The recommendations below are made on behalf of members of an inter-agency Newborn Indicators Technical Working Group (TWG) established in 2008 to improve the capture and measurement of newborn care. The TWG includes representatives from United Nations agencies, nongovernmental organizations and national institutes of health, research and academic institutions, and donors.

ADDITIONS

1. What is the information needed?
We propose further pretesting a complete pregnancy history (in place of a birth history alone) in the DHS woman's questionnaire. Complete pregnancy history has been collected by DHS in several countries and testing this method in more settings would be a step towards improving capture of pregnancy loss data, capitalizing on the progress made in the last few decades on collecting data from birth histories. Pregnancy loss data are vital to improve information on stillbirths, miscarriages, and terminations of pregnancy and could improve capture of early neonatal deaths.

2. What questions will elicit this information?
Questions can be taken from previous DHS that included a full pregnancy history, such as Nepal 2011. Additional examples from Eastern Europe and Central Asia could also be used, such as Ukraine 2007, Armenia 2010, Kyrgyz Republic 2012 and Tajikistan 2012.
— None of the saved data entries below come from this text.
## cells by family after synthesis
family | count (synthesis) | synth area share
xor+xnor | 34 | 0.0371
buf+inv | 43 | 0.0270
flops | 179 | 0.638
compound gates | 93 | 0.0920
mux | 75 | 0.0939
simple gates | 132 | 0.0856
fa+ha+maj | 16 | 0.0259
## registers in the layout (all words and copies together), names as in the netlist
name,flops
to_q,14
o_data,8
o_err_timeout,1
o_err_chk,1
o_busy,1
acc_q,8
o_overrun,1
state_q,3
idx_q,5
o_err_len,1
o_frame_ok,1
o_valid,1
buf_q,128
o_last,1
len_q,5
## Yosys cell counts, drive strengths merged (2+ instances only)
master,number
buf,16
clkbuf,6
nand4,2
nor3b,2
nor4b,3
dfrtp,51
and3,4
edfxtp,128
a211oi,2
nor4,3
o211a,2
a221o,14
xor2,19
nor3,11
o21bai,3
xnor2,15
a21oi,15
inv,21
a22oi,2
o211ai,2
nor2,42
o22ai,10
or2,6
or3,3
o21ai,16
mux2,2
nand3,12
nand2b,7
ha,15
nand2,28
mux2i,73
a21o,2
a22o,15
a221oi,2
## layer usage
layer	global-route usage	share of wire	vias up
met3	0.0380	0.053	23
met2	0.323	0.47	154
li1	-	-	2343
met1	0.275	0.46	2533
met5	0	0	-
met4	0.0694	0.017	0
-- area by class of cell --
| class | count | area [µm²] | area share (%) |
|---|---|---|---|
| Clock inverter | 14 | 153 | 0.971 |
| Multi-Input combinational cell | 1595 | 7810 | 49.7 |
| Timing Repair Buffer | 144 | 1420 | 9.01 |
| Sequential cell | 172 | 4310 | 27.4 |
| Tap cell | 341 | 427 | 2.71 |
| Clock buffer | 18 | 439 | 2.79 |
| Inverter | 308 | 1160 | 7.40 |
## src/rtl/pipe_hazard_ctrl.sv

```systemverilog
// -----------------------------------------------------------------------------
// pipe_hazard_ctrl
//   Hazard controller for an in-order pipeline. Tracks, per pipeline register
//   1..NUM_REGS-1, what the instruction in that register will write. From that
//   shadow scoreboard and the instruction in ID it decides load-use stalls,
//   branch flushes, memory freezes and operand forwarding. It also keeps two
//   saturating performance counters.
//
// Ports
//   clk                      system clock, rising edge
//   rst                      asynchronous reset, active low
//   id_valid                 ID stage holds a valid instruction
//   id_rs1_idx/id_rs2_idx    ID source register indices
//   id_rs1_used/id_rs2_used  the corresponding source is actually read
//   id_rd_idx                ID destination register index
//   id_reg_wr                ID instruction writes a register
//   id_rd_mem                ID instruction is a load
//   br_take                  instruction in register BR_REG is a taken branch
//   mem_busy                 data memory not ready, freeze the pipeline
//   pc_enable                PC update enable
//   reg_enable[k]            load enable of pipeline register k
//   reg_bubble[k]            load a NOP into pipeline register k
//   fwd_sel_a/fwd_sel_b      0 = register file, k = result of pipeline reg k
//   stall_cnt/flush_cnt      saturating load-use stall / applied flush counts
// -----------------------------------------------------------------------------
module pipe_hazard_ctrl #(
    parameter int unsigned NUM_REGS = 4,
    parameter int unsigned IDX_W    = 5,
    parameter int unsigned BR_REG   = 2,
    parameter int unsigned CNT_W    = 16
) (
    input  logic                        clk,
    input  logic                        rst,
    input  logic                        id_valid,
    input  logic [IDX_W-1:0]            id_rs1_idx,
    input  logic [IDX_W-1:0]            id_rs2_idx,
    input  logic                        id_rs1_used,
    input  logic                        id_rs2_used,
    input  logic [IDX_W-1:0]            id_rd_idx,
    input  logic                        id_reg_wr,
    input  logic                        id_rd_mem,
    input  logic                        br_take,
    input  logic                        mem_busy,
    output logic                        pc_enable,
    output logic [NUM_REGS-1:0]         reg_enable,
    output logic [NUM_REGS-1:0]         reg_bubble,
    output logic [$clog2(NUM_REGS):0]   fwd_sel_a,
    output logic [$clog2(NUM_REGS):0]   fwd_sel_b,
    output logic [CNT_W-1:0]            stall_cnt,
    output logic [CNT_W-1:0]            flush_cnt
);

    localparam int unsigned FWD_W = $clog2(NUM_REGS) + 1;

    typedef struct packed {
        logic             valid;
        logic [IDX_W-1:0] rd;
        logic             reg_wr;
        logic             rd_mem;
    } sb_entry_t;

    sb_entry_t        sb_q [1:NUM_REGS-1];
    sb_entry_t        sb_d [1:NUM_REGS-1];
    logic             flush_pend_q, flush_pend_d;
    logic [CNT_W-1:0] stall_cnt_q, stall_cnt_d;
    logic [CNT_W-1:0] flush_cnt_q, flush_cnt_d;

    logic             freeze;
    logic             flush;
    logic             stall;
    logic             load_use;

    function automatic logic is_src(input sb_entry_t e);
        return e.valid && e.reg_wr && (e.rd != '0);
    endfunction

    // Event priority: freeze > flush > load-use stall. While rst is low all
    // events are masked so the outputs sit at their idle values.
    always_comb begin
        load_use = 1'b0;
        if (id_valid && is_src(sb_q[1]) && sb_q[1].rd_mem) begin
            load_use = (id_rs1_used && (id_rs1_idx == sb_q[1].rd)) ||
                       (id_rs2_used && (id_rs2_idx == sb_q[1].rd));
        end
        freeze = rst && mem_busy;
        // A branch seen during a freeze is remembered so it is applied once
        // the freeze lifts, even if br_take has dropped by then.
        flush  = rst && !mem_busy && (br_take || flush_pend_q);
        stall  = rst && !mem_busy && !flush && load_use;

        pc_enable  = !freeze && !stall;
        reg_enable = '1;
        reg_bubble = '0;
        if (freeze) begin
            reg_enable = '0;
        end else if (flush) begin
            for (int unsigned k = 0; k < BR_REG; k++) begin
                reg_bubble[k] = 1'b1;
            end
        end else if (stall) begin
            reg_enable[0] = 1'b0;
            reg_bubble[1] = 1'b1;
        end
    end

    // Youngest producer wins; a load still in register 1 has no data yet.
    always_comb begin
        logic found_a;
        logic found_b;
        fwd_sel_a = '0;
        fwd_sel_b = '0;
        found_a   = 1'b0;
        found_b   = 1'b0;
        for (int unsigned k = 1; k < NUM_REGS; k++) begin
            if (is_src(sb_q[k]) && !(k == 1 && sb_q[k].rd_mem)) begin
                if (!found_a && (sb_q[k].rd == id_rs1_idx)) begin
                    fwd_sel_a = FWD_W'(k);
                    found_a   = 1'b1;
                end
                if (!found_b && (sb_q[k].rd == id_rs2_idx)) begin
                    fwd_sel_b = FWD_W'(k);
                    found_b   = 1'b1;
                end
            end
        end
        if (!id_valid || !id_rs1_used || (id_rs1_idx == '0)) begin
            fwd_sel_a = '0;
        end
        if (!id_valid || !id_rs2_used || (id_rs2_idx == '0)) begin
            fwd_sel_b = '0;
        end
    end

    // Scoreboard shadows the pipeline registers using the same enables and
    // bubbles that are sent to the datapath.
    always_comb begin
        for (int unsigned k = 1; k < NUM_REGS; k++) begin
            sb_d[k] = sb_q[k];
        end
        if (reg_enable[1]) begin
            if (reg_bubble[1]) begin
                sb_d[1] = '0;
            end else begin
                sb_d[1] = '{valid: id_valid, rd: id_rd_idx,
                            reg_wr: id_reg_wr, rd_mem: id_rd_mem};
            end
        end
        for (int unsigned k = 2; k < NUM_REGS; k++) begin
            if (reg_enable[k]) begin
                sb_d[k] = reg_bubble[k] ? '0 : sb_q[k-1];
            end
        end

        flush_pend_d = mem_busy ? (flush_pend_q || br_take) : 1'b0;

        stall_cnt_d = stall_cnt_q;
        if (stall && (stall_cnt_q != '1)) begin
            stall_cnt_d = stall_cnt_q + CNT_W'(1);
        end
        flush_cnt_d = flush_cnt_q;
        if (flush && (flush_cnt_q != '1)) begin
            flush_cnt_d = flush_cnt_q + CNT_W'(1);
        end
    end

    always_ff @(posedge clk or negedge rst) begin
        if (!rst) begin
            for (int unsigned k = 1; k < NUM_REGS; k++) begin
                sb_q[k] <= '0;
            end
            flush_pend_q <= 1'b0;
            stall_cnt_q  <= '0;
            flush_cnt_q  <= '0;
        end else begin
            for (int unsigned k = 1; k < NUM_REGS; k++) begin
                sb_q[k] <= sb_d[k];
            end
            flush_pend_q <= flush_pend_d;
            stall_cnt_q  <= stall_cnt_d;
            flush_cnt_q  <= flush_cnt_d;
        end
    end

    assign stall_cnt = stall_cnt_q;
    assign flush_cnt = flush_cnt_q;

endmodule

```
In addition, existing questions can be improved, whether used in a full pregnancy history or as part of the existing birth history:
Q206: Any baby who cried or showed signs of life, but did not survive?
Could be amended to:
Any baby who cried or showed ANY signs of life, but did not survive?

Q230: Have you ever had a pregnancy that miscarried, was aborted or ended in a stillbirth?
Where women report that this happened at 7 months gestation or later, the question could be followed by:
When that baby was born, was there ever any movement, sound or effort to breathe?

3. How will the resulting information be used?
Improved understanding of all pregnancy outcomes and maternal conditions associated with stillbirth and neonatal death could provide a firmer foundation for prioritizing interventions in order to benefit the mother and infant. Further pretesting approaches to collecting full pregnancy history would be a step towards improving misclassifications of stillbirths and early neonatal deaths. Failure to accurately count stillbirths and early neonatal deaths ignores their impact on women and families. Furthermore, it leads to systematic undervaluation of the potential benefits of both antenatal care and care at the time of birth. Because standardized tracking systems that are comparable between countries, such as DHS, don't currently collect information on all pregnancy outcomes, it is more difficult to achieve universal coverage of maternal and newborn care interventions that could prevent up to half of maternal deaths, nearly three quarters of newborn deaths, and over a third of stillbirths.

The data can feed directly into the Every Newborn Action Plan (ENAP), which has reduction targets for both stillbirth and neonatal mortality rates. ENAP is closely linked to A Promise Renewed and is supported by more than 60 partners, co-chaired by UNICEF and other key partners including USAID, WHO, the Bill and Melinda Gates Foundation and Save the Children. ENAP will focus attention on newborn health and identify priority actions for improving survival, health and development. However, it relies on regular data on pregnancy outcomes in order to design, implement, cost and monitor strategies to end preventable newborn deaths.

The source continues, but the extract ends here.